[Task goal] Only lines containing the word "must" belong in the answer; copy each one from the records.

[Record extracts]
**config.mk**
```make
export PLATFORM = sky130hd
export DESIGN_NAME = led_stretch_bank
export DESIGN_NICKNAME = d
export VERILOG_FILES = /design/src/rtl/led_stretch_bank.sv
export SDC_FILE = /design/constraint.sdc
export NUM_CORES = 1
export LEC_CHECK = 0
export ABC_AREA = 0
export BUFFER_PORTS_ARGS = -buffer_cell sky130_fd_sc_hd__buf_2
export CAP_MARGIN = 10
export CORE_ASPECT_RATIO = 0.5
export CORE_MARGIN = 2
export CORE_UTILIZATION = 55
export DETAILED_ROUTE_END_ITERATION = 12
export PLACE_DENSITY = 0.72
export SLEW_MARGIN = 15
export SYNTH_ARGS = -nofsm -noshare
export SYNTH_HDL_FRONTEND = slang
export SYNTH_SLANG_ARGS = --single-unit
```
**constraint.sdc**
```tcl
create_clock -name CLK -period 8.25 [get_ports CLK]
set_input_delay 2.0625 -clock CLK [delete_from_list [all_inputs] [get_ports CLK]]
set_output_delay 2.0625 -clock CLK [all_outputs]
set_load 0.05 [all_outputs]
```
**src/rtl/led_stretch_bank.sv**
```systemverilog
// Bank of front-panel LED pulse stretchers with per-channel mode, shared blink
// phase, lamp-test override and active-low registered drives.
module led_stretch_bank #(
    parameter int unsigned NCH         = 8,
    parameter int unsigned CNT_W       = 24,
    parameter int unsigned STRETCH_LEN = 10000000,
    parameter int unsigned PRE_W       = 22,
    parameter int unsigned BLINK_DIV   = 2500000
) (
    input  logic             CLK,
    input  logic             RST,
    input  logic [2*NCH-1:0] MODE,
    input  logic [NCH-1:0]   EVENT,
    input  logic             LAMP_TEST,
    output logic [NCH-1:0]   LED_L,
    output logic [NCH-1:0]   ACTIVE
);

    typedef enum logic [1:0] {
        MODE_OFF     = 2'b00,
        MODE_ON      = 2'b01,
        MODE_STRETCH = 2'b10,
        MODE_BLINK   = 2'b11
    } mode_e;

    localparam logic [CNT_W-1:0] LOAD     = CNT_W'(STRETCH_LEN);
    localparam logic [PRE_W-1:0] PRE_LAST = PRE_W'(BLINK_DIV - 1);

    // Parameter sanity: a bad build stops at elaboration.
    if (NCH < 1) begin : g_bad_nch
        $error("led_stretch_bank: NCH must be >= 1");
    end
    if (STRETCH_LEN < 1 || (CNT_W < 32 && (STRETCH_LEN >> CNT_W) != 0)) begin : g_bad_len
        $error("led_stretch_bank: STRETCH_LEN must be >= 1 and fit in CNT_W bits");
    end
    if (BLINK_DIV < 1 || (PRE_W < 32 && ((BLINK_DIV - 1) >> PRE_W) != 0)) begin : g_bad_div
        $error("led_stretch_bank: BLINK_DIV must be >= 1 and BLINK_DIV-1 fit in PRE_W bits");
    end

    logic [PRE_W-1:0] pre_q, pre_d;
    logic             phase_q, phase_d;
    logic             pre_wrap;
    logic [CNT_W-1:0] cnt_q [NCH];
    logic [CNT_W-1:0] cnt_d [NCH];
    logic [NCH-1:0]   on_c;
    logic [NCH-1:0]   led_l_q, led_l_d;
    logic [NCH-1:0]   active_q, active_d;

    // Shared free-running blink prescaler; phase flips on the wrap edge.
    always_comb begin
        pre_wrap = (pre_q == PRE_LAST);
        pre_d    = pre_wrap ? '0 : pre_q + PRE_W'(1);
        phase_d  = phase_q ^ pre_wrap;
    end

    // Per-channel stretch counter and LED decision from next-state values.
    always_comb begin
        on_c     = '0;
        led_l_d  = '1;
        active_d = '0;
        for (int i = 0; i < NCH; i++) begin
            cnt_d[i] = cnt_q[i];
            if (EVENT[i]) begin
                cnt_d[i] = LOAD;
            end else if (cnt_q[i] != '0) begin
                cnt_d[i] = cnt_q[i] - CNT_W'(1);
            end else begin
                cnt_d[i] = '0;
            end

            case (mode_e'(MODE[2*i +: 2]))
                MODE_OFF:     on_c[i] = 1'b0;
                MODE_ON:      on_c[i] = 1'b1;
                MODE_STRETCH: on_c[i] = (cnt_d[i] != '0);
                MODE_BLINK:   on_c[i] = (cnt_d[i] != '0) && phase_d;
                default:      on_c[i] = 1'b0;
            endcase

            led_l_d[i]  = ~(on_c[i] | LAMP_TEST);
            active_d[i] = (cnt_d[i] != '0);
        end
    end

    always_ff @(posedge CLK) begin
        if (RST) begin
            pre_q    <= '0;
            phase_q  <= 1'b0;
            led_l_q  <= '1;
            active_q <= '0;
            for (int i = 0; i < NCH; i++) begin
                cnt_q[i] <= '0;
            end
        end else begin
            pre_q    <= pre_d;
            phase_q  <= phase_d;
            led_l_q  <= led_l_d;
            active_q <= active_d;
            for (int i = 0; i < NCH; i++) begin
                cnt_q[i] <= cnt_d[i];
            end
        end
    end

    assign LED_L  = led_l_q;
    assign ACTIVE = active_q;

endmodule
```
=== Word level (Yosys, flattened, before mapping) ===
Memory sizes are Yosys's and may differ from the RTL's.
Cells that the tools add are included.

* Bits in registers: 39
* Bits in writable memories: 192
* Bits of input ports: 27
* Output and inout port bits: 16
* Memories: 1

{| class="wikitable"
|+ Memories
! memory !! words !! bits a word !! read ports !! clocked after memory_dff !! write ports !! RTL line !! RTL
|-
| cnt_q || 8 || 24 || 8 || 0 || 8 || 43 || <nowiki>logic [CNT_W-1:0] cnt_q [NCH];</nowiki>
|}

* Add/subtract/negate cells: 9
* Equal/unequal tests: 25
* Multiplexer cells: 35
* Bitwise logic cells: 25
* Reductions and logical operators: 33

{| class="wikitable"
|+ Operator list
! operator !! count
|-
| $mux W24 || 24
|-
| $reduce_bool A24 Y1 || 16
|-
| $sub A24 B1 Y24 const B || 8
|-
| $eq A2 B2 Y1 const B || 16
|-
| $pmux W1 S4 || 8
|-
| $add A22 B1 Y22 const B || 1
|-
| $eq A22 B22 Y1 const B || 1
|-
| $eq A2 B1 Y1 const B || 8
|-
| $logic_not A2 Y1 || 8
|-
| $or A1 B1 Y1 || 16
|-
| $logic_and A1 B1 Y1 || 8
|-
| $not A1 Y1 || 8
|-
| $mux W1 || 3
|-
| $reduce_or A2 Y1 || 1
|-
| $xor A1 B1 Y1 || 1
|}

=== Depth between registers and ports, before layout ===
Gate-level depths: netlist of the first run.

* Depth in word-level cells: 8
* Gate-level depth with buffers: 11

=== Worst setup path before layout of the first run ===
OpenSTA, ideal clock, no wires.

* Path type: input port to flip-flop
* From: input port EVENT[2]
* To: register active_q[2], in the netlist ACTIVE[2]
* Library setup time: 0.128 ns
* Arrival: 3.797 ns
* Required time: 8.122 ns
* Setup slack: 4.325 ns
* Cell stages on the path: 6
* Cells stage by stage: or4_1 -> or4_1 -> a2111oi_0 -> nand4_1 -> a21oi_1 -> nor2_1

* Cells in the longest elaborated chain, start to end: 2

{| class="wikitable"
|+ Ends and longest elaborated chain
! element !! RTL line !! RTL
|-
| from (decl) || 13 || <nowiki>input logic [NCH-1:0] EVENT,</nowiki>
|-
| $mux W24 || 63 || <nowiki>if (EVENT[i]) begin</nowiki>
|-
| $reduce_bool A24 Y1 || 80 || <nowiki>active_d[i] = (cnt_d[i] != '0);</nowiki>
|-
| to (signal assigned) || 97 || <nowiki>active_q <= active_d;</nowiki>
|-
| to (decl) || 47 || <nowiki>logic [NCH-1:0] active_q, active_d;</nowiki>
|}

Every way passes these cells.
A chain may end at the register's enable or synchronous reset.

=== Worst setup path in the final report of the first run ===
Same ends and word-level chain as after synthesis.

==

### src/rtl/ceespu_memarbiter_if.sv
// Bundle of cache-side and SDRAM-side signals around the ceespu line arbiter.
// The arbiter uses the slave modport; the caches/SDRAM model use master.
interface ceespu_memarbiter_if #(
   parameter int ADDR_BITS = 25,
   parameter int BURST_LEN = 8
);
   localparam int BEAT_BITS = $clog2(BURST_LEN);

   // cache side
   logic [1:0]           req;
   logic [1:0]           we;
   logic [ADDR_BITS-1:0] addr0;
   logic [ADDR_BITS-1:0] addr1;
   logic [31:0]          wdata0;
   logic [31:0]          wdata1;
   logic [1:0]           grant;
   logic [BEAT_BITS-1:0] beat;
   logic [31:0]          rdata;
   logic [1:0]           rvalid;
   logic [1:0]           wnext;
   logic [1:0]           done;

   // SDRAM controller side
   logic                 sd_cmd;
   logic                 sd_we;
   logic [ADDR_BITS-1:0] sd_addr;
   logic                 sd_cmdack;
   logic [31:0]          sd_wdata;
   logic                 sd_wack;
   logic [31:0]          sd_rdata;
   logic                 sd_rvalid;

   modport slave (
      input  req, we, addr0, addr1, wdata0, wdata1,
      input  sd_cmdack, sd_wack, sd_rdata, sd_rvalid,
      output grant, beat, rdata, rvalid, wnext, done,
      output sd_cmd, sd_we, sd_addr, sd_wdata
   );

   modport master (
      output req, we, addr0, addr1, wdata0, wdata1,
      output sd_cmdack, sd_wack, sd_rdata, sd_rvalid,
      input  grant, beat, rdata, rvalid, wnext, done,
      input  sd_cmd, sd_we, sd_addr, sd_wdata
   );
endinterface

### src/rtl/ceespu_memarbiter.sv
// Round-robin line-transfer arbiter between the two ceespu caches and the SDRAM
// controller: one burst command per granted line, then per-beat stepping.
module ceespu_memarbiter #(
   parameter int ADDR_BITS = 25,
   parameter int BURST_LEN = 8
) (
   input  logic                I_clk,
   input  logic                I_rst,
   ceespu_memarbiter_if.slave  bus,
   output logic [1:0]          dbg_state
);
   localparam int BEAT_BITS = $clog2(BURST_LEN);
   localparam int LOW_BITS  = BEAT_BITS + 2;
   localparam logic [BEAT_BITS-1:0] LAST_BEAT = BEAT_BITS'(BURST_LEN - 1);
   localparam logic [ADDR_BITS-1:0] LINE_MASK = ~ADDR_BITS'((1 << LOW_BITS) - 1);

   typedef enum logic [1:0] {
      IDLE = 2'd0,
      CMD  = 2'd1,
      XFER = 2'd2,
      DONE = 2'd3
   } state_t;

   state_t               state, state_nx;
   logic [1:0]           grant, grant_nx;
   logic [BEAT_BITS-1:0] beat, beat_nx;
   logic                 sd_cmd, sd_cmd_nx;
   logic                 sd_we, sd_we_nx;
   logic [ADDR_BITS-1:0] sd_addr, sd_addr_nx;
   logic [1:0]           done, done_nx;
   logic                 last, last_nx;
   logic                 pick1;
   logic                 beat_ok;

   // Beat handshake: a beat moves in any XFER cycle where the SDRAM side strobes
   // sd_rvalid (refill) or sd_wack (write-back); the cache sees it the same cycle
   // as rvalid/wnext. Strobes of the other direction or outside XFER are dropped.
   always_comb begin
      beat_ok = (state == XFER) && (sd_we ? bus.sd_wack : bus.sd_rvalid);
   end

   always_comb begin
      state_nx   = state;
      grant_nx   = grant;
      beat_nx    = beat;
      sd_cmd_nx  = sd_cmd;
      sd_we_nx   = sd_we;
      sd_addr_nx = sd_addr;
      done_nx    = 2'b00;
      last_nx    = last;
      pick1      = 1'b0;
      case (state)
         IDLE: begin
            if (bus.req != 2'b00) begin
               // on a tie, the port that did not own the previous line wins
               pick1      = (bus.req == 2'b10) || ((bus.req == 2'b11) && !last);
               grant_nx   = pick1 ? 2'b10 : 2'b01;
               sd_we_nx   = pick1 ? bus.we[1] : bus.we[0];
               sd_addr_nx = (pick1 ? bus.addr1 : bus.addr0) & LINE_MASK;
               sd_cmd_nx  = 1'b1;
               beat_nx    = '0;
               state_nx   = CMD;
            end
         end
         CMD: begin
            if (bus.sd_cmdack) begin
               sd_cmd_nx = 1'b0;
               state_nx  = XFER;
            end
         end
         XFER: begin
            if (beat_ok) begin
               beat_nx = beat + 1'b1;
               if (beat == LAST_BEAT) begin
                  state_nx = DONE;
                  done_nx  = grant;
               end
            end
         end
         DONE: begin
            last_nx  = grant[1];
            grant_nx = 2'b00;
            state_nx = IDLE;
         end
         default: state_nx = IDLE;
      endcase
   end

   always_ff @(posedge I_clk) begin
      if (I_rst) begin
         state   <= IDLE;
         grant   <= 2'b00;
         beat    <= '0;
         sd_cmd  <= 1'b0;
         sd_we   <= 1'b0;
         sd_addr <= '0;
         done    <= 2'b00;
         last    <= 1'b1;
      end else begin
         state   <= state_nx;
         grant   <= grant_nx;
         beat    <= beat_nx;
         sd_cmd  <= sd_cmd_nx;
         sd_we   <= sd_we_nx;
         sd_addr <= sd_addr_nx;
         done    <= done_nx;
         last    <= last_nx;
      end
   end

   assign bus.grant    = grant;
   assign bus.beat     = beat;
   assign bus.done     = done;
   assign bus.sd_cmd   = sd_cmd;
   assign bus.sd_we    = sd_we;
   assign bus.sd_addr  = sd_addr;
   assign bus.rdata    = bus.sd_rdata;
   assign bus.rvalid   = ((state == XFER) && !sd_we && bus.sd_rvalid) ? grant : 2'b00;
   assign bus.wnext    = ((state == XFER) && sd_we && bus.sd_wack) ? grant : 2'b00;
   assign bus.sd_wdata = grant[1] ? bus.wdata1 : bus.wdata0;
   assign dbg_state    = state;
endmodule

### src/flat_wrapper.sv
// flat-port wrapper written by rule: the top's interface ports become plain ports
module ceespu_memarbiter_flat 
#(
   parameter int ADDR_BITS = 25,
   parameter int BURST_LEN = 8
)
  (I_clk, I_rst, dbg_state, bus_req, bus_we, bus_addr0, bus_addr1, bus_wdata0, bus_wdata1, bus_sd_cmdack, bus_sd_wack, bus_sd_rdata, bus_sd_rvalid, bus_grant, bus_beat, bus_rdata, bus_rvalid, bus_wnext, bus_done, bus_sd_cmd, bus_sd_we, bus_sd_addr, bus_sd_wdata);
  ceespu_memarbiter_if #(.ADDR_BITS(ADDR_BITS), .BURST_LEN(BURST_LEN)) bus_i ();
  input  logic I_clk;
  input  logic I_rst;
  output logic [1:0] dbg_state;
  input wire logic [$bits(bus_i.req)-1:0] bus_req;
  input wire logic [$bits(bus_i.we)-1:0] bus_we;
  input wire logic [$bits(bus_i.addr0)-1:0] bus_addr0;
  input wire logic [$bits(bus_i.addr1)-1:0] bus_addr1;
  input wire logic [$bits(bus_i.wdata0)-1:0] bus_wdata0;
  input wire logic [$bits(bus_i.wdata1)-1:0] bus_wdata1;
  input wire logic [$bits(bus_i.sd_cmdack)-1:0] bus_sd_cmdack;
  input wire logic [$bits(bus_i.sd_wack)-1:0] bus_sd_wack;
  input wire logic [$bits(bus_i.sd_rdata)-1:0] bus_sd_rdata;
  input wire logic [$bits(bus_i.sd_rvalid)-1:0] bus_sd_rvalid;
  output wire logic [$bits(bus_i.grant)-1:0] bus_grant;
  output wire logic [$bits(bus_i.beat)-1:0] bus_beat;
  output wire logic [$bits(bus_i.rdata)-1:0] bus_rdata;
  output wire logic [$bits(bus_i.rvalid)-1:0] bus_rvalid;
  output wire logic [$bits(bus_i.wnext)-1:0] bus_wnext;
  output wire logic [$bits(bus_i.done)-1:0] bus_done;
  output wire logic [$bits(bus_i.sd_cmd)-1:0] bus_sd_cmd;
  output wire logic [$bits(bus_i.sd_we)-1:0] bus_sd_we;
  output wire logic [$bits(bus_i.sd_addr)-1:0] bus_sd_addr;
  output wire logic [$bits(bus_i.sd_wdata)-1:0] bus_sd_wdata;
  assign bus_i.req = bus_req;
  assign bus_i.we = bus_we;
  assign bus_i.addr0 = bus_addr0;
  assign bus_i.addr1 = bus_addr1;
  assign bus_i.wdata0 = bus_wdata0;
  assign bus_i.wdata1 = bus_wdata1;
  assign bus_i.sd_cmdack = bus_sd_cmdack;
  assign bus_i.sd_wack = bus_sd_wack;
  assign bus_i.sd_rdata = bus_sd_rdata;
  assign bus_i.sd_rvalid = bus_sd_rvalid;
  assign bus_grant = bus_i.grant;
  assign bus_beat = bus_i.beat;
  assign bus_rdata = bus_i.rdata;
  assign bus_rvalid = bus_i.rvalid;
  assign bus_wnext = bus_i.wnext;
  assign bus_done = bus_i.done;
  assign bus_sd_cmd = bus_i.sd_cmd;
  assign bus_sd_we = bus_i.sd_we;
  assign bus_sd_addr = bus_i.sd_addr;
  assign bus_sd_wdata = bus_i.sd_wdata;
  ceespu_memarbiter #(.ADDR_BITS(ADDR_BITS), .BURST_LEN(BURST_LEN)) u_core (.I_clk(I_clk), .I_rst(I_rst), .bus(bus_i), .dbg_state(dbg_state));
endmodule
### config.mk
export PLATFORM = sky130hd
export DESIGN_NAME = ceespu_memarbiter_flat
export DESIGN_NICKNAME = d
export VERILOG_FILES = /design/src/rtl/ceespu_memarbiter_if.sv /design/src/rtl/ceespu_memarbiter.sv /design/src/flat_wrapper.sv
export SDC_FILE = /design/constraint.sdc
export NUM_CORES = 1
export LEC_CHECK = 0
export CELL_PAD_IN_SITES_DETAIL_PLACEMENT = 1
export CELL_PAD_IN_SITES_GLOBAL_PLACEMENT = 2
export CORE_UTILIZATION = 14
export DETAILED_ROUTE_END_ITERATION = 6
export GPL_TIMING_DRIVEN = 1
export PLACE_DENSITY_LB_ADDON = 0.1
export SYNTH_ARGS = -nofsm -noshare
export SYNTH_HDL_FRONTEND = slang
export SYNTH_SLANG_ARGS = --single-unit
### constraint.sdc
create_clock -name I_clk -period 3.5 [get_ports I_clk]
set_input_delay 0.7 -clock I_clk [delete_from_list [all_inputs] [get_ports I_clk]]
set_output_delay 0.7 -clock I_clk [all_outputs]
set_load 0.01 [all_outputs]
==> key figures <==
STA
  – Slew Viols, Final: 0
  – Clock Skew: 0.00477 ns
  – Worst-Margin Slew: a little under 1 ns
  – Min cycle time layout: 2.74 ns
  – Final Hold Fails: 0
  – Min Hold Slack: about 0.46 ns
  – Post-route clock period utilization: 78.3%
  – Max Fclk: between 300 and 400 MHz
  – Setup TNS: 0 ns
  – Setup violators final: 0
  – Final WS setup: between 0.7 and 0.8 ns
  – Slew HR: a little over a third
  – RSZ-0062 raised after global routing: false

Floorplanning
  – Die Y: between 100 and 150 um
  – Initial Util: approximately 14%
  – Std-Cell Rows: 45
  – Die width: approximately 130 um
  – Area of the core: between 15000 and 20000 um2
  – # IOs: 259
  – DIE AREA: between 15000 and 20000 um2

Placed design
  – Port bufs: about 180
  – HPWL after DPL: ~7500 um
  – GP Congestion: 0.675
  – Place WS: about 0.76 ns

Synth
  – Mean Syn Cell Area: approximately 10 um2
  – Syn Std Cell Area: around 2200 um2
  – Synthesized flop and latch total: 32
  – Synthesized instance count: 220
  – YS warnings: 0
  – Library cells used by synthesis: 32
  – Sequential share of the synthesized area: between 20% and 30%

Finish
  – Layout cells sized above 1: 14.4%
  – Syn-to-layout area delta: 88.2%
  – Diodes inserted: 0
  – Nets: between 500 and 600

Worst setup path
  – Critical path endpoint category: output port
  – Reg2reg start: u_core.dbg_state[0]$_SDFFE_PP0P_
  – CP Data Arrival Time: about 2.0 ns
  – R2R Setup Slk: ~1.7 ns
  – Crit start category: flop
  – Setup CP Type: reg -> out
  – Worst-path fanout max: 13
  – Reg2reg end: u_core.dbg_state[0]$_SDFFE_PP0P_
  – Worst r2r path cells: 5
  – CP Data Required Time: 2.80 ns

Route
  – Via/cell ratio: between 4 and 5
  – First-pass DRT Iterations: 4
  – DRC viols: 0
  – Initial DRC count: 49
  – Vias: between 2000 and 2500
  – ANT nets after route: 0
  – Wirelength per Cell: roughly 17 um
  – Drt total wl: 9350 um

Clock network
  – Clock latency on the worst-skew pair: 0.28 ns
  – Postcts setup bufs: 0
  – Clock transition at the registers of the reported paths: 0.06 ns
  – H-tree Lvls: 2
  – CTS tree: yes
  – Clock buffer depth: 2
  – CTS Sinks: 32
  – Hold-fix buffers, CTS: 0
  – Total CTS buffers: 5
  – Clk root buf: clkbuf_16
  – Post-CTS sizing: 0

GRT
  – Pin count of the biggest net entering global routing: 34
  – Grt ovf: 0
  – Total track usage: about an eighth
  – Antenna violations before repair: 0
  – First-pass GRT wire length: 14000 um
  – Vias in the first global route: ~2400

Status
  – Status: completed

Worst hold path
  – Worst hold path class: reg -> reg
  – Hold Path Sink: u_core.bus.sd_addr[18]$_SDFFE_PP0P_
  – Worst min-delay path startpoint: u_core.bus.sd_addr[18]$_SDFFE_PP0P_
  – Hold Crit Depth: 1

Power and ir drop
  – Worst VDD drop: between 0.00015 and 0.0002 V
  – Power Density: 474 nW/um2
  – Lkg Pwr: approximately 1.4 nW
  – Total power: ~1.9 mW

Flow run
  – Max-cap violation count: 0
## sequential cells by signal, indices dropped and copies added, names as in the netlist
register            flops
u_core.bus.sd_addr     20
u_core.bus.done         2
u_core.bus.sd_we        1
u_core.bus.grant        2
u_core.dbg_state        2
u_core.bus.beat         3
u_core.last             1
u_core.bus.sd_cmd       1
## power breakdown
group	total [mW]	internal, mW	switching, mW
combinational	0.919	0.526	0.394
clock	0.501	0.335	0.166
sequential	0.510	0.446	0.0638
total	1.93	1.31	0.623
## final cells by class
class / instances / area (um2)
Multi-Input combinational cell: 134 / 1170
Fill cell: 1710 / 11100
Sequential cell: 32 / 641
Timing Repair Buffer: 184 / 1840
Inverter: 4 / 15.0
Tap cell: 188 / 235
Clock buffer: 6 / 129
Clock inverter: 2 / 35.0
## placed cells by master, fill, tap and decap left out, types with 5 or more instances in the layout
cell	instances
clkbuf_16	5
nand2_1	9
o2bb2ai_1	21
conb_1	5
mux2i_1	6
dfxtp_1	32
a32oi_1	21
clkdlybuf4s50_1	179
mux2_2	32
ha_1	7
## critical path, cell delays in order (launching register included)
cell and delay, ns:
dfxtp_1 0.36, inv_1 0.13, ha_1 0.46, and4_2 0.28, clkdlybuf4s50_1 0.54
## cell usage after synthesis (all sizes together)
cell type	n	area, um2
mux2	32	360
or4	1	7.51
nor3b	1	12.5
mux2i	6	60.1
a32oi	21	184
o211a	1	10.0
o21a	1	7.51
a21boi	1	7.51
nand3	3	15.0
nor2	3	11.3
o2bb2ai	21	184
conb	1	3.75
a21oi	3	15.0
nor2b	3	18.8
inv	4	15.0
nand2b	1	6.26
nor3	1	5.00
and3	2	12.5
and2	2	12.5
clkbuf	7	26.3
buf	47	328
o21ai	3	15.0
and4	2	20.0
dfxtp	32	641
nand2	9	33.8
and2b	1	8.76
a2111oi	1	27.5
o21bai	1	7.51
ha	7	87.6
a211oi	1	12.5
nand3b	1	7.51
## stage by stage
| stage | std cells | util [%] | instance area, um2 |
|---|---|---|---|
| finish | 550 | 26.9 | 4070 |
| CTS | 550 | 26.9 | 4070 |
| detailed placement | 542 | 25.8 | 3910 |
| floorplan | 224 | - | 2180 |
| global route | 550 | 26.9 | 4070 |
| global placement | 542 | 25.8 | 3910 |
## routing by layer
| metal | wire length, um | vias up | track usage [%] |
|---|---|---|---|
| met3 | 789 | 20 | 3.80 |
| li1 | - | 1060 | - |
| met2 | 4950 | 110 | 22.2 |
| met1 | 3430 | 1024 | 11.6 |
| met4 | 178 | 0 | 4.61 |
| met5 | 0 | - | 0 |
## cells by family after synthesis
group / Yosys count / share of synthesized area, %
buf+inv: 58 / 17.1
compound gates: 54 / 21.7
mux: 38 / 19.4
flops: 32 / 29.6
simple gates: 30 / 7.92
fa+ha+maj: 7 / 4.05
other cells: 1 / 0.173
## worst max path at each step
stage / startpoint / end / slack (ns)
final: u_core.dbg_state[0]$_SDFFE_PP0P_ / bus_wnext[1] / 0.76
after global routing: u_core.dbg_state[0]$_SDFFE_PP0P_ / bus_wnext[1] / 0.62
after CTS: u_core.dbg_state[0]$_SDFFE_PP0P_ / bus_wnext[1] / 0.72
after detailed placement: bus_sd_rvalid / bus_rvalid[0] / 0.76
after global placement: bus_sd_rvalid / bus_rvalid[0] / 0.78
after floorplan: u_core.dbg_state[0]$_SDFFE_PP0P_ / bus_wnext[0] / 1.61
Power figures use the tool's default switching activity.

[Response to the task]
        $error("led_stretch_bank: NCH must be >= 1");
        $error("led_stretch_bank: STRETCH_LEN must be >= 1 and fit in CNT_W bits");
        $error("led_stretch_bank: BLINK_DIV must be >= 1 and BLINK_DIV-1 fit in PRE_W bits");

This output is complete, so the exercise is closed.